CNEWA

Laity To Help Grow Eastern Catholic Churches

INDEPENDENCE, Ohio (CNS) — The message hit Patrick Keegan loud and clear: He’s a leader in his Byzantine Catholic parish just as much as his pastor.

A catechist at St. Nicholas Byzantine Catholic Church in Barberton, outside of Akron, Keegan said he wants to assume a greater leadership role in his parish and in the wider community by living out his faith.

“You have to make yourself known. You have to listen at the feet of Jesus, but you can’t just stay at the feet of Jesus. You have to go out,” Keegan told Catholic News Service during a break at Encounter 2012 near Cleveland Sept. 22 sponsored by the Eastern Catholic churches.

“I can’t teach what I don’t live and to know what I have to live I have to read Scripture,” Keegan continued. “I have to read the church fathers. I have to pick a side of the fence, so to say. I either live for Christ or I don’t.

“It’s tough. It’s really tough.”

Keegan, who joined St. Nicholas after years in the Latin Catholic Church, said he travels 60-mile round trip from his home in Wooster, Ohio, to his parish once or twice a week to teach the faith to young people.
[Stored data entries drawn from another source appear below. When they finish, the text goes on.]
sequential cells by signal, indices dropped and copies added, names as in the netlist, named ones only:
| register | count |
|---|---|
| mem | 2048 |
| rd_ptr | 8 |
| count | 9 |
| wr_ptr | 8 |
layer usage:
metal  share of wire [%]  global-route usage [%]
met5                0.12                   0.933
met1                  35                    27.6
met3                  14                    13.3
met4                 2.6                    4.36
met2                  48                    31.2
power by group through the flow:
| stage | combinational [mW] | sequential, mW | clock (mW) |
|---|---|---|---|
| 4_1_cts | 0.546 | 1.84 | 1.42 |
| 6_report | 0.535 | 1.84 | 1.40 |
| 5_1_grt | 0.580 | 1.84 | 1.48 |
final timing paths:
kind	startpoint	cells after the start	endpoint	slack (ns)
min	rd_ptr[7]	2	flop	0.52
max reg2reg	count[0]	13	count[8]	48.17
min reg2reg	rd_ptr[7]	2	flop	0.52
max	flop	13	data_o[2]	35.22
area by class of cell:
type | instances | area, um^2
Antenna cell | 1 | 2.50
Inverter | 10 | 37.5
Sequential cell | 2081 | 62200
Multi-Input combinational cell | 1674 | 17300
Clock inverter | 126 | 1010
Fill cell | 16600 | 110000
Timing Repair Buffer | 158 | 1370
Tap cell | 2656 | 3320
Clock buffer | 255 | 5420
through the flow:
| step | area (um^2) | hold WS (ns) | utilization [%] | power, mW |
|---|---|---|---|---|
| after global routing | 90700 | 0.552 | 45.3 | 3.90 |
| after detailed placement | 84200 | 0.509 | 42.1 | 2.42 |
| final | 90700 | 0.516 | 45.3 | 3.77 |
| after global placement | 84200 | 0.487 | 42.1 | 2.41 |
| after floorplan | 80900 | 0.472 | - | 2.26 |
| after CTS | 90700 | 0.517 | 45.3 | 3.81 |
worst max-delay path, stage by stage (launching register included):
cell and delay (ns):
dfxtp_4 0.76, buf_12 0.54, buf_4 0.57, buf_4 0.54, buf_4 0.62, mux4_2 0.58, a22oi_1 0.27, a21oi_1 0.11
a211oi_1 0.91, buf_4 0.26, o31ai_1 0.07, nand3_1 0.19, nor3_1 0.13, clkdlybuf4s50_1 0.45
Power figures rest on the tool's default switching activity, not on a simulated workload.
==> run.sh <==
#!/bin/bash
# OpenROAD 26Q1-2900-gdf79404cd8, Yosys 0.63+post, stock flow scripts
make -C /OpenROAD-flow-scripts/flow DESIGN_CONFIG=/design/flow/config.mk WORK_HOME=/design/flow/orfs finish
==> config.mk <==
export PLATFORM = sky130hd
export DESIGN_NAME = selector
export DESIGN_NICKNAME = selector
export VERILOG_FILES = /design/flow/design.v
export SDC_FILE = /design/flow/constraint.sdc
export NUM_CORES = 4
export LEC_CHECK = 1
export CORE_AREA = 10 10 70 70
export DIE_AREA = 0 0 80 80
==> constraint.sdc <==
current_design selector

set clk_period 1.2
set clk_io_pct 0.2

create_clock -name clk0 -period $clk_period

set non_clock_inputs [all_inputs -no_clocks]
set_input_delay [expr $clk_period * $clk_io_pct] -clock clk0 $non_clock_inputs
set_output_delay [expr $clk_period * $clk_io_pct] -clock clk0 [all_outputs]
$ cat ./run.sh
#!/bin/bash
# OpenROAD 26Q1-2900-gdf79404cd8, Yosys 0.63+post, stock flow scripts
make -C /OpenROAD-flow-scripts/flow DESIGN_CONFIG=/design/flow/config.mk WORK_HOME=/design/flow/orfs finish
$ cat ./config.mk
export PLATFORM = sky130hd
export DESIGN_NAME = bin2bcd
export DESIGN_NICKNAME = bin2bcd
export VERILOG_FILES = /design/flow/design.v
export SDC_FILE = /design/flow/constraint.sdc
export NUM_CORES = 4
export LEC_CHECK = 1
export CORE_UTILIZATION = 40
$ cat ./constraint.sdc
current_design bin2bcd

set clk_period 12.7
set clk_io_pct 0.2

create_clock -name clk0 -period $clk_period

set non_clock_inputs [all_inputs -no_clocks]
set_input_delay [expr $clk_period * $clk_io_pct] -clock clk0 $non_clock_inputs
set_output_delay [expr $clk_period * $clk_io_pct] -clock clk0 [all_outputs]
$ cat ./design.v
module add3_ge5(w,a); 	 
	input [3:0] w; 
	output [3:0] a; 
	reg [3:0] a; 
	always @ (w) 
		case (w) 
			4'b0000: a <= 4'b0000; 
			4'b0001: a <= 4'b0001; 
			4'b0010: a <= 4'b0010; 
			4'b0011: a <= 4'b0011; 
			4'b0100: a <= 4'b0100; 
			4'b0101: a <= 4'b1000; 
			4'b0110: a <= 4'b1001; 
			4'b0111: a <= 4'b1010; 
			4'b1000: a <= 4'b1011; 
			4'b1001: a <= 4'b1100;
			4'b1010: a <= 4'b1101;	
			4'b1011: a <= 4'b1110;	
			4'b1100: a <= 4'b1111;	
			default: a <= 4'b0000;  
		endcase 
endmodule 
module bin2bcd(B, BCD_0, BCD_1, BCD_2, BCD_3);  
	input [13:0] B;
	output [3:0] BCD_0, BCD_1, BCD_2, BCD_3;
	wire [3:0]	w1,w2,w3,w4,w5,w6,w7,w8,w9,w10,w11,w12,w13;
	wire [3:0]	w14,w15,w16,w17,w18,w19,w20,w21,w22,w23,w24,w25;
	wire [3:0]	a1,a2,a3,a4,a5,a6,a7,a8,a9,a10,a11,a12,a13;
	wire [3:0]	a14,a15,a16,a17,a18,a19,a20,a21,a22,a23,a24,a25;
	add3_ge5 A1 (w1,a1);
	add3_ge5 A2 (w2,a2);
	add3_ge5 A3 (w3,a3);
	add3_ge5 A4 (w4,a4);
	add3_ge5 A5 (w5,a5);
	add3_ge5 A6 (w6,a6);
	add3_ge5 A7 (w7,a7);
	add3_ge5 A8 (w8,a8);
	add3_ge5 A9 (w9,a9);
	add3_ge5 A10 (w10,a10);
	add3_ge5 A11 (w11,a11);
	add3_ge5 A12 (w12,a12);
	add3_ge5 A13 (w13,a13);
	add3_ge5 A14 (w14,a14);
	add3_ge5 A15 (w15,a15);
	add3_ge5 A16 (w16,a16);
	add3_ge5 A17 (w17,a17);
	add3_ge5 A18 (w18,a18);
	add3_ge5 A19 (w19,a19);
	add3_ge5 A20 (w20,a20);
	add3_ge5 A21 (w21,a21);
	add3_ge5 A22 (w22,a22);
	add3_ge5 A23 (w23,a23);
	add3_ge5 A24 (w24,a24);
	add3_ge5 A25 (w25,a25);
	assign  w1 = {1'b0, B[13:11]};
	assign  w2 = {a1[2:0], B[10]};
	assign  w3 = {a2[2:0], B[9]};
	assign  w4 = {1'b0, a1[3], a2[3], a3[3]};
	assign  w5 = {a3[2:0], B[8]};
	assign  w6 = {a4[2:0], a5[3]};
	assign  w7 = {a5[2:0], B[7]};
	assign  w8 = {a6[2:0], a7[3]};
	assign  w9 = {a7[2:0], B[6]};
	assign  w10 = {1'b0, a4[3], a6[3], a8[3]};
	assign  w11 = {a8[2:0], a9[3]};
	assign  w12 = {a9[2:0], B[5]};
	assign  w13 = {a10[2:0], a11[3]};
	assign  w14 = {a11[2:0], a12[3]};
	assign  w15 = {a12[2:0], B[4]};
	assign  w16 = {a13[2:0], a14[3]};
	assign  w17 = {a14[2:0], a15[3]};
	assign  w18 = {a15[2:0], B[3]};
	assign  w19 = {a16[2:0], a17[3]};
	assign  w20 = {a17[2:0], a18[3]};
	assign  w21 = {a18[2:0], B[2]};
	assign  w22 = {a10[3], a13[3], a16[3], a19[3]};
	assign  w23 = {a19[2:0], a20[3]};
	assign  w24 = {a20[2:0], a21[3]};
	assign  w25 = {a21[2:0], B[1]};
	assign BCD_0 = {a25[2:0],B[0]};
	assign BCD_1 = {a24[2:0],a25[3]};
	assign BCD_2 = {a23[2:0],a24[3]};
	assign BCD_3 = {a22[2:0],a23[3]};
endmodule
==> qor.txt <==
Via-to-Cell Ratio: 5.57
Die area: 12700 um2
Num ports: 30
Flop count: 0
Commonest Layout Cell: buf_4
Final antenna-violating net count: 0
Slew @ Worst Pin: 0.765 ns
Pins Over Slew Limit: 0
Routed wire length per instance: 14.9 um
Top cells excl fill/tap: buf_4 (341), inv_1 (40), ha_1 (35)
Synth area leaders: ha_1 (20%), inv_1 (5.4%), mux2i_1 (4.9%)
GP Congestion: 0.951
First drt pass iteration count: 5
Top delay family on crit path: AND-OR/OR-AND gates
Initial antenna violation count: 0
Chip area line of the yosys report: 4880 um2
Clk_buf instances: 0
CP max stage delay: 0.38 ns
Global-route wire length before repair: 26700 um
Sequential area share after synthesis: 0%
Synth Instances: 644
Synth Cell Area: 4880 um2
Detailed Route WL: 17400 um
Yosys warning tally: 1
DP Worst Slack: -0.907 ns
CP bufs+invs: 14
1st-iter DRT viols: 342
Die Wd: 112 um
Final Hold Violation Tally: 0
Post-synthesis cell type count: 100
Status: complete, but fails checks
Relative slew slack: 48.5%
Grt ovf: 0
# Cells Yosys: 644
CP endpoint kind: output port
Vias in the first global route: 5917
Post-synthesis area per instance: 7.58 um2
Warning total across the stage logs: 93
Comb area: 5640 um2
Core Rows: 39
DP Wirelength: 11600 um
Sum of negative setup slack: -0.745 ns
Area share of the largest cell type after synthesis: 20.2%
Drc violations: 0
Max-cap viol count: 0
Critical Path AT: 10.32 ns
Largest net degree at the start of global routing: 12
Worst setup margin: -0.158 ns
Failing checks: setup timing
Area growth syn-to-layout: 88.0%
Period utilisation layout: 101%
WHS: 5.08 ns
Startpoint Class: primary input
CP dominant cell by count: buf_4
Core area: 11700 um2
Fin crit period: 12.86 ns
CP Max Fanout: 4
Area leader, netlist: ha_1
Worst hold path type: in2out
Die Ht: 112 um
Fillers: 662
PortBufs: 28
Fp util: 41.9%
All-Layer GR Usage: 24.8%
Critical path class: in2out
RSZ-0062 raised after global routing: yes
Via count: 6480
Fin util: 78.7%
F_max: 77.8 MHz
Register area: 0 um2
Diode count: 0
Final Setup Violations: 8
Slowest-stage cell, CP: a211o_4
Crit path DRT: 10.16 ns
Share of layout cells above drive strength 1: 61.0%
==> worst paths after layout <==
path	startpoint	end	slack, ns	cells after the start
setup / recovery	B[11]	BCD_0[3]	-0.16	49
hold / removal	B[0]	BCD_0[0]	5.08	0
==> cell families after synthesis <==
family,share of synthesized area [%]
simple gates,21.3
buf+inv,7.79
fa+ha+maj,20.2
compound gates,37.7
mux,10.1
xor+xnor,2.87
==> timing repair <==
item / 4_1_cts / 5_1_grt
gates resized: 164 / 109
pin swaps: 79 / 68
hold buffers: 0 / 0
setup endpoints to repair: 15 / 15
endpoints found under the hold margin: 0 / 0
buffers inserted: 61 / 29
==> per-stage QoR <==
stage,area (um2),instances
2_1_floorplan,5080,644
3_3_place_gp,7530,1077
3_5_place_dp,7530,1077
4_1_cts,8570,1137
5_1_grt,9180,1164
6_report,9180,1164
==> area by class of cell <==
class | instances | area share (%)
multi-input combinational | 557 | 61.5
tap | 143 | 1.95
inverter | 72 | 3.02
timing repair buffer | 392 | 33.6
==> layer usage <==
layer	vias to the layer above	track usage (%)	wire [um]
li1	3224	-	-
met1	3083	37.4	8710
met2	163	41.4	8040
met3	10	0.715	558
met4	0	1.51	83
met5	-	0	0
==> synth_stat cells (5+ instances only) <==
cell       instances
nor2_1            39
a31oi_1           13
a211oi_1          13
or2_2              8
mux2i_2            6
nand2b_1           6
nand4_1            5
o21a_1            10
o21ai_0           25
nor2b_1            9
a21oi_1           33
o31ai_1            7
o21ai_1            8
inv_1             70
mux2i_1           24
or3_1              7
o22ai_1            6
nand3_1           25
and3_1             7
buf_6              5
o2111ai_1          5
nand2_1           41
a221oi_1           9
ha_1              79
a221oi_2           6
o211ai_1          13
xnor2_1           15
mux4_2             5
nor3_1            14
## /design/flow/config.mk

```make
export PLATFORM = sky130hd
export DESIGN_NAME = ranging_module
export DESIGN_NICKNAME = ranging_module
export VERILOG_FILES = /design/flow/design.v
export SDC_FILE = /design/flow/constraint.sdc
export NUM_CORES = 4
export LEC_CHECK = 1
export CORE_UTILIZATION = 30
```

## /design/flow/constraint.sdc

```tcl
current_design ranging_module

set clk_period 7.0
set clk_io_pct 0.2

create_clock -name clk0 -period $clk_period [get_ports {clk}]

set non_clock_inputs [all_inputs -no_clocks]
set_input_delay [expr $clk_period * $clk_io_pct] -clock clk0 $non_clock_inputs
set_output_delay [expr $clk_period * $clk_io_pct] -clock clk0 [all_outputs]
```

## /design/flow/design.v

```verilog
module ranging_module(
	input wire clk,
	input wire echo,
	input wire reset,
	input wire [31:0] collegamenti,
	output reg trig,
	output wire [11:0] distance,
	output wire [23:0] period_cnt_output,
	output wire [31:0] period_cnt_full_out
);
	parameter maxDistance = 1010;  
	parameter calibrationEcho = 295;   
	parameter period_cnt_full_max =5000000;
	assign period_cnt_full_out = period_cnt_full_max;
	reg [23:0] period_cnt;
	wire period_cnt_full;
	always @(posedge clk or posedge reset)
		begin
			if (reset)
				period_cnt <= 0;
			else
				begin
					if (period_cnt_full)
						begin
							period_cnt <= 0;
						end
					else
						begin
							period_cnt <= period_cnt + 1;
						end
				end
		end
	assign period_cnt_full = (period_cnt == period_cnt_full_max + 1);
	assign period_cnt_output = period_cnt;
	always @(posedge clk or posedge reset)
		begin
			if (reset)
				trig <= 0;
			else
				trig <= ( period_cnt > 1000 && period_cnt < 51000);
		end
	reg [11:0] echo_length;
	always @(posedge clk or posedge reset)
		begin
			if (reset)
				echo_length <= 0;
			else
				begin
					if (trig || echo_length == calibrationEcho) 
						echo_length <= 0;
					else if (echo)
						echo_length <= echo_length + 1;
				end
		end
	reg [11:0] distance_temp;
	always @(posedge clk or posedge reset)	
		begin
			if (reset)
				distance_temp <= 0;
			else
				begin
					if (trig)
						distance_temp <= 0;
					else if (echo && echo_length == calibrationEcho && distance_temp < maxDistance) 
						distance_temp <= distance_temp + 1;
				end
		end
	 reg [11:0] distance_output;
	 always @(posedge clk or posedge reset)
	 	begin
	 		if (reset)
	 			distance_output <= 0;
	 		else if (period_cnt_full)
				begin
					distance_output <= distance_temp;					
				end
	 	end
	assign distance = distance_output / 10;  
endmodule
```
[design/flow/config.mk]
export PLATFORM = sky130hd
export DESIGN_NAME = traffic_light
export DESIGN_NICKNAME = traffic_light
export VERILOG_FILES = /design/flow/design.v
export SDC_FILE = /design/flow/constraint.sdc
export NUM_CORES = 4
export LEC_CHECK = 1
export CORE_UTILIZATION = 40
[design/flow/constraint.sdc]
current_design traffic_light

set clk_period 3.1
set clk_io_pct 0.2

create_clock -name clk0 -period $clk_period [get_ports {clk}]

set non_clock_inputs [all_inputs -no_clocks]
set_input_delay [expr $clk_period * $clk_io_pct] -clock clk0 $non_clock_inputs
set_output_delay [expr $clk_period * $clk_io_pct] -clock clk0 [all_outputs]
[design/flow/design.v]
module traffic_light (
    input wire clk, button, rx,
    output reg redLight, yellowLight, greenLight, tx, a,b,c,d,e,f,g,
    output reg [1:0] selectUart
);
reg [23:0] counter = 0;
reg [2:0] secCounter = 0;
reg [2:0] secCounterDisplay = 3'd4;
reg [2:0] trafficLightStates = 3'b100;  
reg error = 0;
reg buttonStable = 0;
reg buttonPressed = 0;
reg override = 0;
reg overridden = 0;
reg [2:0] overrideState = 0;
wire [7:0] pcInput;
reg [7:0] segmentDisplay = 0;
assign unused = 0;
traffic_light_uarttx uarttx_module (
    .clk(clk),
    .selectUart(selectUart),
    .tx(tx)
);
traffic_light_uartrx uartrx_module (
    .clk(clk),
    .pcInput(pcInput),
    .rx(rx)
);
always @(posedge clk) begin
    case (pcInput)
        "G": begin
            overrideState <= 3'b100;
            override <= 1;
        end
        "Y": begin
            overrideState <= 3'b110;
            override <= 1;
        end
        "R": begin
            overrideState <= 3'b001;
            override <= 1;
        end
        "X": begin
            override <= 0;
        end
    endcase
    counter <= counter + 1;
    if (button && !buttonStable && !buttonPressed) begin
        buttonStable <= 1;
        selectUart <= 2'b11;
        secCounterDisplay <= secCounterDisplay - 1;
    end
    if (override && !overridden) begin
        override <= 0;
        overridden <= 1;
        trafficLightStates <= overrideState;
        counter <= 0;
        secCounter <= 0;
    end
    if (counter == 12000000) begin
        counter <= 0;
        secCounter <= secCounter + 1;
    end
        case (trafficLightStates)
            3'b100: begin
                if (buttonStable) begin
                    buttonPressed <= 1;
                    secCounter <= secCounter + 1;
                    buttonStable <= 0;
                end
                else if (secCounter >= 4) begin
                    secCounter <= 0;
                    overridden <= 0;
                    trafficLightStates <= 3'b110;
                    selectUart <= 2'b01;
                end
            end
            3'b110: begin;
                if (secCounter >= 2) begin
                    secCounter <= 0; 
                    overridden <= 0;
                    trafficLightStates <= 3'b001;
                    selectUart <= 2'b10;
                end
            end
            3'b001: begin
                if (secCounter >= 4) begin
                    secCounter <= 0;
                    overridden <= 0;
                    trafficLightStates <= 3'b100;
                    selectUart <= 2'b00;     
                    buttonPressed <= 0;  
                end
            end
        endcase
    case (trafficLightStates)
        3'b100: secCounterDisplay <= 4 - secCounter;
        3'b110: secCounterDisplay <= 2 - secCounter;
        3'b001: secCounterDisplay <= 4 - secCounter;
    endcase
    case (secCounterDisplay)  
        3'd0: segmentDisplay <= 7'b1111110;  
        3'd1: segmentDisplay <= 7'b0110000;  
        3'd2: segmentDisplay <= 7'b1101101;  
        3'd3: segmentDisplay <= 7'b1111001;  
        3'd4: segmentDisplay <= 7'b0110011;  
        3'd5: segmentDisplay <= 7'b1011011;  
        3'd6: segmentDisplay <= 7'b1011111;  
        3'd7: segmentDisplay <= 7'b1110000;  
        3'd8: segmentDisplay <= 7'b1111111;  
        3'd9: segmentDisplay <= 7'b1111011;  
        default: segmentDisplay <= 7'b0000000;
    endcase
    if (override) segmentDisplay <= 0;
    {a,b,c,d,e,f,g} = ~segmentDisplay;
    greenLight <= trafficLightStates[0];
    yellowLight <= trafficLightStates[1];
    redLight <= trafficLightStates[2];
end
endmodule
module traffic_light_uartrx (
    input wire clk, 
    input wire rx,
    output reg [7:0] pcInput
);
reg signed [7:0] baudCounter = 0;
initial pcInput = 0;
reg [7:0] message = 0;
reg idle = 1;
reg [3:0] sending = 0;
always @(posedge clk) begin
    if (rx == 0 && idle) begin
        idle <= 0;
        baudCounter <= -52;
    end
    if (!idle) begin
        baudCounter <= baudCounter + 1;
        if (baudCounter == 104) begin
            baudCounter <= 0;
            if (sending < 8) begin
                message <= {rx, message[7:1]};
                sending <= sending + 1;
            end
            else begin
                pcInput <= message;
                sending <= 0;
                idle <= 1;
            end
        end
    end
end
endmodule
module traffic_light_uarttx (
    input wire clk, 
    input wire [1:0] selectUart,
    output reg tx
);
reg [23:0] counter = 0;
reg [1:0] prevSelectUart = 1;
reg [6:0] baudCounter = 0;
reg [7:0] message [10:0];
reg stop = 0;
reg start = 1;
reg [3:0] sending = 0;
reg [3:0] index = 0;
reg [3:0] messageLength;
reg [7:0] tempShift;
integer i;
initial begin
    tx = 1;
end 
always @(posedge clk) begin
    case (selectUart)
        2'b00: begin
            message[0] <= "G";
            message[1] <= "r";
            message[2] <= "e";
            message[3] <= "e";
            message[4] <= "n";
            message[5] <= " ";
            message[6] <= 8'd0;
            message[7] <= 8'd0;
            message[8] <= 8'd0;
            message[9] <= 8'd0;
            message[10] <= 8'd0;
            messageLength <= 6;
        end
        2'b01: begin
            message[0] <= "Y";
            message[1] <= "e";
            message[2] <= "l";
            message[3] <= "l";
            message[4] <= "o";
            message[5] <= "w";
            message[6] <= " ";
            message[7] <= 8'd0;
            message[8] <= 8'd0;
            message[9] <= 8'd0;
            message[10] <= 8'd0;
            messageLength <= 7;
        end
        2'b10: begin
            message[0] <= "R";
            message[1] <= "e";
            message[2] <= "d";
            message[3] <= " ";
            message[4] <= 8'd0;
            message[5] <= 8'd0;
            message[6] <= 8'd0;
            message[7] <= 8'd0;
            message[8] <= 8'd0;
            message[9] <= 8'd0;
            message[10] <= 8'd0;
            messageLength <= 4;
        end
        2'b11: begin
            message[0] <= "P";
            message[1] <= "e";
            message[2] <= "d";
            message[3] <= "e";
            message[4] <= "s";
            message[5] <= "t";
            message[6] <= "r";
            message[7] <= "i";
            message[8] <= "a";
            message[9] <= "n";
            message[10] <= " ";
            messageLength <= 11;
        end 
    endcase
    baudCounter <= baudCounter + 1;
    if (baudCounter >= 104) begin
        baudCounter <= 0;
        if (index == messageLength || selectUart == prevSelectUart) begin 
            tx <= 1;
            index <= 0;
            prevSelectUart <= selectUart;
        end
        else if (start) begin
            tx <= 0;
            start <= 0;
        end
        else if (stop) begin
            stop <= 0;
            sending <= 0;
            start <= 1;
        end
        else begin
            if (sending < 8) begin
                tx <= tempShift[0];  
                tempShift <= tempShift >> 1;
                sending <= sending + 1;
            end
            else begin
                stop <= 1;
                tx <= 1;
                index <= index + 1;
                tempShift <= message[index];
            end
        end
    end
end
endmodule
[design/flow/run.sh]
#!/bin/bash
# OpenROAD 26Q1-2900-gdf79404cd8, Yosys 0.63+post, stock flow scripts
make -C /OpenROAD-flow-scripts/flow DESIGN_CONFIG=/design/flow/config.mk WORK_HOME=/design/flow/orfs finish
==> results.ini <==
[logic_synthesis]
ys_seq_share_pct = 53.9
ys.warnings.count = 7
ys_chip_area_mm2 = 0.00570
ys.flop_type = dfxtp_1
synth_cell_types = 67
syn_inst = 540
yosys_cells = 540
numSynthFlops = 126
async_reset_ff_share_pct = 0
edf_count = 55
syn-mean-instance-area_um2 = 10.6
synth_area_mm2 = 0.00570

[placement]
hpwl_um = 6420
dpl_cell_area_mm2 = 0.00602
port_buffers = 15
pre_cts_ws_ns = 0.637
routabilityCongestion = 0.879

[critical_path]
r2r_start = uarttx_module.index[1]
crit_fanout = 15
cp.required_ns = 3.23
startpoint = uarttx_module.index[1]
worstReg2RegEnd = uarttx_module.tempShift[1]
crit_path_end_kind = flop
cp.arrival_ns = 2.62
path_class = reg2reg
r2r_setup_slack_ns = 0.62
rr_worst_depth = 7
crit_end = uarttx_module.tempShift[1]
startpoint_type = flop

[floorplan]
chipWidth_um = 121
dieArea_mm2 = 0.0147
fp_util_pct = 41.1
die_h_um = 121
ios = 16
std_cell_rows = 43
core-area_mm2 = 0.0139

[timing]
period_used_pct = 80.0
setup_viol = 0
drv_slew = 0
worstMarginPinSlew_ns = 0.748
fin_skew_ns = 0.00612
fin_ws_ns = 0.619
hold_viol_final = 0
slew_headroom_pct = 50.1
final.setup.tns_ns = 0
rsz0062_at_grt = false
clock.fmax_mhz = 403
hold_ws_ns = 0.353
period_needed_ns = 2.48

[status]
outcome = complete, no violations

[routing]
drtAntennaViolNets = 0
num_vias = 3816
drt-total-wl_um = 9390
drtIter0Drc = 299
diodes = 0
remaining_drc_errors = 0
wl_per_cell_um = 12.5
drtPass1Iterations = 4
via_per_inst = 5.07

[global_route]
grt_pass1_wl_um = 16700
grt_pass1_vias = 3697
antenna_found_initial = 0
grt_max_degree = 24
overflow = 0
grt_usage_pct = 14.5

[cells_and_area]
lay_top_cells = dfxtp_1 (71), nor2_1 (64), edfxtp_1 (55), inv_1 (37), nand2_1 (29)
drive_gt1_share_pct = 9.42
fin_area_mm2 = 0.00662
area_growth_pct = 16.2
lay_top_count = dfxtp_1

[flow_run]
maxCapViolCount = 0
tool_warnings = 42

[clock_network]
cts_buffer_depth = 2
clk_latency_ns = 0.40
cts_root_buffer = clkbuf_16
cts.sinks = 126
cts_made_buffers = 17
htree_levels = 4
clk_pin_slew_worst_paths_ns = 0.05
cts_tree = yes
cts-resized-gates = 0
postCtsHoldBufs = 0
cts_setup_buffers = 0

[power]
p_leak_uw = 0.00258
pwr_density_cell_mw_per_mm2 = 861
max-vdd-ir-drop_mv = 0.409

[min_path]
hp-class = reg2reg
<file path="design.v">
module  hex_driver (
  input      [4:0] InVal,
  output reg [7:0] OutVal
);
always @(InVal)
begin
  case (InVal)
  5'd0	 : OutVal = 8'hC0;  
  5'd1	 : OutVal = 8'hF9;  
  5'd2	 : OutVal = 8'hA4;  
  5'd3	 : OutVal = 8'hB0;  
  5'd4	 : OutVal = 8'h99;  
  5'd5	 : OutVal = 8'h92;  
  5'd6	 : OutVal = 8'h82;  
  5'd7	 : OutVal = 8'hF8;  
  5'd8	 : OutVal = 8'h80;  
  5'd9	 : OutVal = 8'h90;  
  5'd10	 : OutVal = 8'h88;  
  5'd11	 : OutVal = 8'h83;  
  5'd12	 : OutVal = 8'hC6;  
  5'd13	 : OutVal = 8'hA1;  
  5'd14	 : OutVal = 8'h86;  
  5'd15	 : OutVal = 8'h8E;  
  5'd16	 : OutVal = 8'hAF;  
  5'd17	 : OutVal = 8'h90;  
  5'd18	 : OutVal = 8'hA3;  
  5'd19	 : OutVal = 8'h89;  
  default : OutVal = 8'hFF;  
  endcase
end
endmodule
</file>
He said he hopes his example inspires others.

He was one of 200 laypeople and 85 Eastern Catholic clergy to attend the conference on 20-23 September. Other regional gatherings were scheduled for 11-14 October in Hillsborough, N.J., and 2-4 November in Los Angeles.

Conference organizers hoped the events featuring well-known speakers mixed with a healthy dose of worship and prayer will inspire and reinvigorate lay members and clergy to collaborate in evangelization, invite newcomers to check out their churches and to raise the profile of the Eastern churches in their communities.

The Eastern churches are diverse, encompassing cultures from Eastern Europe, throughout the Middle East and India. Among the churches participating in the conference were the Armenian, Chaldean, Syro-Malankara, Syro-Malabar, Maronite, Melkite, Romanian, Russian, Ruthenian Byzantine, Syriac, Ukrainian Byzantine and Ukrainian Catholic churches. The Slovaks of the Byzantine Rite of Canada also participated in the conference. All are in communion with the Roman Catholic Church.

Many attendees described the Eastern Catholic churches as the “best kept secret” of the North American Catholic Church and expressed hope that the conference series will be the start of a major effort to boost membership in their not-very-well-known parishes. Several said collaboration — especially in religious education, Bible study, cultural programming and prayer — is vital.

“We need this. We need people from our churches to interact with people of our faith,” said Mary Snell, a member of Nativity of Mother of God Slovak Byzantine Church in Toronto. “Our churches are empty and we need to get people back in.”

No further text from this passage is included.